§ **Your task**: All that should be output is the block of lines below from the line with "7 and 8 um2" to the line with "top: buffers and inverters", both included, exactly as written.

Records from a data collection

[config.mk]
export PLATFORM = sky130hd
export DESIGN_NAME = alu_program_sequencer
export DESIGN_NICKNAME = d
export VERILOG_FILES = /design/src/rtl/alu_program_sequencer.sv
export SDC_FILE = /design/constraint.sdc
export NUM_CORES = 1
export LEC_CHECK = 0
export BUFFER_PORTS_ARGS = -buffer_cell sky130_fd_sc_hd__buf_2
export CELL_PAD_IN_SITES_DETAIL_PLACEMENT = 1
export CELL_PAD_IN_SITES_GLOBAL_PLACEMENT = 1
export CORE_MARGIN = 4
export CORE_UTILIZATION = 32
export DETAILED_ROUTE_END_ITERATION = 10
export PLACE_DENSITY_LB_ADDON = 0.1
export SYNTH_ARGS = -nofsm -noshare
export SYNTH_HDL_FRONTEND = slang
export SYNTH_SLANG_ARGS = --single-unit
[constraint.sdc]
create_clock -name clk -period 1.67 [get_ports clk]
set_clock_uncertainty 0.2 [all_clocks]
set_input_delay 0.2505 -clock clk [delete_from_list [all_inputs] [get_ports clk]]
set_output_delay 0.2505 -clock clk [all_outputs]
set_load 0.005 [all_outputs]
$ cat config.mk
export PLATFORM = sky130hd
export DESIGN_NAME = joypad_port
export DESIGN_NICKNAME = d
export VERILOG_FILES = /design/src/rtl/joypad_port.sv
export SDC_FILE = /design/constraint.sdc
export NUM_CORES = 1
export LEC_CHECK = 0
export ABC_AREA = 1
export CORE_AREA = 2 2 45 79
export CTS_BUF_LIST = sky130_fd_sc_hd__clkbuf_4 sky130_fd_sc_hd__clkbuf_8
export CTS_CLUSTER_SIZE = 24
export DETAILED_ROUTE_END_ITERATION = 12
export DIE_AREA = 0 0 47 81
export HOLD_SLACK_MARGIN = 0.02
export PLACE_DENSITY = 0.79
export SLEW_MARGIN = 15
export SYNTH_ARGS = -nofsm -noshare
export SYNTH_HDL_FRONTEND = slang
export SYNTH_SLANG_ARGS = --single-unit
$ cat constraint.sdc
create_clock -name clk -period 1.8 [get_ports clk]
set_clock_uncertainty 0.15 [all_clocks]
set_input_delay 0.36 -clock clk [delete_from_list [all_inputs] [get_ports clk]]
set_output_delay 0.36 -clock clk [all_outputs]
set_load 0.02 [all_outputs]
$ cat src/rtl/joypad_port.sv
// NES controller port ($4016/$4017) fed by PS/2 make/break events.
// Tracks eight held buttons and serves the strobe-then-shift serial read protocol.
module joypad_port #(
    parameter logic [7:0] KEY_A          = 8'h42,
    parameter logic [7:0] KEY_B          = 8'h3B,
    parameter logic [7:0] KEY_SEL        = 8'h59,
    parameter logic [7:0] KEY_START      = 8'h5A,
    parameter logic [7:0] KEY_UP         = 8'h1D,
    parameter logic [7:0] KEY_DOWN       = 8'h1B,
    parameter logic [7:0] KEY_LEFT       = 8'h1C,
    parameter logic [7:0] KEY_RIGHT      = 8'h23,
    parameter bit         BLOCK_OPPOSING = 1'b1
) (
    input  logic       clk,
    input  logic       nres,
    input  logic [7:0] keyCode,
    input  logic       press,
    input  logic       cpu_en,
    input  logic       cs,
    input  logic       addr0,
    input  logic       rw,
    input  logic [7:0] data_in,
    output logic [7:0] data_out,
    output logic [7:0] keystates
);

    logic [8:0] r_prev;
    logic [7:0] r_raw;
    logic [7:0] r_keys;
    logic       r_strobe;
    logic [7:0] r_shreg;

    logic       w_event;
    logic [7:0] w_raw_next;
    logic       w_wr_strobe;
    logic       w_rd_port1;
    logic       w_unused_data;

    // Pressing both directions of an axis is impossible on a real pad; report neither.
    function automatic logic [7:0] filter_opposing(input logic [7:0] raw);
        logic [7:0] f;
        f = raw;
        if (BLOCK_OPPOSING) begin
            if (raw[4] && raw[5]) begin
                f[5:4] = 2'b00;
            end else begin
                f[5:4] = raw[5:4];
            end
            if (raw[6] && raw[7]) begin
                f[7:6] = 2'b00;
            end else begin
                f[7:6] = raw[7:6];
            end
        end else begin
            f = raw;
        end
        return f;
    endfunction

    assign w_unused_data = ^data_in[7:1];
    assign w_event       = ({keyCode, press} != r_prev);
    assign w_wr_strobe   = cpu_en & cs & ~rw & ~addr0;
    assign w_rd_port1    = cpu_en & cs & rw & ~addr0;

    // Next raw button vector: only a changed {keyCode, press} pair touches a button.
    always_comb begin
        w_raw_next = r_raw;
        if (w_event) begin
            case (keyCode)
                KEY_A:     w_raw_next[0] = press;
                KEY_B:     w_raw_next[1] = press;
                KEY_SEL:   w_raw_next[2] = press;
                KEY_START: w_raw_next[3] = press;
                KEY_UP:    w_raw_next[4] = press;
                KEY_DOWN:  w_raw_next[5] = press;
                KEY_LEFT:  w_raw_next[6] = press;
                KEY_RIGHT: w_raw_next[7] = press;
                default:   w_raw_next = r_raw;
            endcase
        end else begin
            w_raw_next = r_raw;
        end
    end

    // Button state, strobe latch and serial shift register.
    always_ff @(posedge clk) begin
        if (!nres) begin
            r_prev   <= {keyCode, press};
            r_raw    <= 8'h00;
            r_keys   <= 8'h00;
            r_strobe <= 1'b0;
            r_shreg  <= 8'hFF;
        end else begin
            r_prev <= {keyCode, press};
            r_raw  <= w_raw_next;
            r_keys <= filter_opposing(w_raw_next);
            if (w_wr_strobe) begin
                r_strobe <= data_in[0];
            end else begin
                r_strobe <= r_strobe;
            end
            // Reload sees the current keystates, so a same-cycle key event lands one cycle later.
            if (r_strobe) begin
                r_shreg <= r_keys;
            end else if (w_rd_port1) begin
                r_shreg <= {1'b1, r_shreg[7:1]};
            end else begin
                r_shreg <= r_shreg;
            end
        end
    end

    // Read mux; upper bits mimic the $40 open-bus value.
    always_comb begin
        if (addr0) begin
            data_out = 8'h40;
        end else if (r_strobe) begin
            data_out = {7'b0100000, r_keys[0]};
        end else begin
            data_out = {7'b0100000, r_shreg[0]};
        end
    end

    assign keystates = r_keys;

endmodule
==> key figures, run 1 <==
Routing
  – DRC: 0
  – Vias/cell: 4.74
  – Final ANT Viol Nets: 0
  – Via count: between 1000 and 1500
  – Avg WL per Cell: 10.8 um
  – Pre-Repair DR Iteration Count: 4
  – First DRT Iteration DRCs: 27
  – WL final: between 3 and 4 mm

Synth
  – FF+latch count, synth: 30
  – Post-synthesis sequential area ratio: 0.390
  – Yosys cell types: 28
  – Post-Synthesis Cells: between 200 and 250
  – Synthesized area: 1540 um2
  – Syn. warnings: 0
  – Avg Cell Area, Syn: between 7 and 8 um2

Worst setup path
  – Worst path slowest cell: clkdlybuf4s50_1
  – Worst Setup End Kind: output port
  – Worst Path Buf+Inv: 1
  – Critical Path AT: between 1 and 1.5 ns
  – Critical path type: reg -> out
  – Worst Path Max Fanout: 3
  – Worst path max stage delay: 0.61 ns
  – Setup crit start kind: flip-flop
  – CP delay by family, top: buffers and inverters
  – Sequence of cells on the critical path: clkdlybuf4s50_1
  – WP data required: 1.29 ns

Flow run
  – Max Cap Viol: 0

Clocking
  – Worst-path clk slew: 0.06 ns
  – TritonCTS clock tree: built
  – CTS Buffer Depth: 2
  – Clock latency on the worst-skew pair: 0.29 ns
  – CTS Hold Buffers Added: 0
  – Total CTS buffers: 5
  – CTS Root Cell: clkbuf_8
  – H-tree levels: 2
  – Clock sink count: 30

STA
  – Final period util: 0.981
  – Final Hold Viols: 0
  – Final number of setup-violating endpoints: 0
  – Min cycle time layout: about 1.8 ns
  – Max Clock Freq: around 0.57 GHz
  – Pins Over Slew Limit: 0

Worst hold path
  – Hold WC Path Type: in -> reg

Outcome
  – Status: complete, no violations

Layout
  – Fillcell total: 306
  – Nets: 281
  – Footprint of the multi-input gates: 754 um2
  – Core Util, Final: 0.622
  – Most frequent cells in the layout: nand2_1, dfxtp_1, inv_1
  – Most common cell after layout, fill and taps aside: nand2_1
  – Ant. Diodes: 0
  – FF+latch area: about 600 um2
  – Finished Layout Cells: ~300
  – Post-Layout Inst Area: 2010 um2
  – Share of cells above drive strength 1: 0.154
  – Layout Area Growth over Synthesis: 30.3%

Placed design
  – Placed insts: 295
  – Dpl cell area: ~1900 um2
  – GP Congestion: ~0.77
  – Final HPWL DP: ~2.5 mm
  – IO buf count: 24

Die
  – Cell Rows: 28
  – Initial core utilization: 0.477
  – Die area: about 3800 um2
  – Ports: 39
  – Core ar.: roughly 3200 um2
  – Die height: between 80 and 90 um
  – Die X: 47 um

Global routing
  – First-pass GRT wire length: about 5.4 mm
  – All-Layer GR Usage: 0.199
  – Overflow left after global routing: 0
  – Pin count of the biggest net entering global routing: 17
  – Vias in the first global route: about 1300
  – Antenna violations before repair: 0

Power and ir drop
  – Leakage power: 1.07 nW
  – PD cells: 738 nW/um2
  – Max IR drop VDD: around 600 uV
[cells by family (layout without fill, tap and decap cells)]
family	Yosys count	count (layout)	share of synthesized area
AOI/OAI and AO/OA	18	18	0.0634
xor gates and xnor gates	7	7	0.0447
other	2	7	0.00488
and+or+nand+nor	117	117	0.353
DFF	30	30	0.390
buffers and inverters	45	80	0.144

§ **Reply**:
  – Avg Cell Area, Syn: between 7 and 8 um2

Worst setup path
  – Worst path slowest cell: clkdlybuf4s50_1
  – Worst Setup End Kind: output port
  – Worst Path Buf+Inv: 1
  – Critical Path AT: between 1 and 1.5 ns
  – Critical path type: reg -> out
  – Worst Path Max Fanout: 3
  – Worst path max stage delay: 0.61 ns
  – Setup crit start kind: flip-flop
  – CP delay by family, top: buffers and inverters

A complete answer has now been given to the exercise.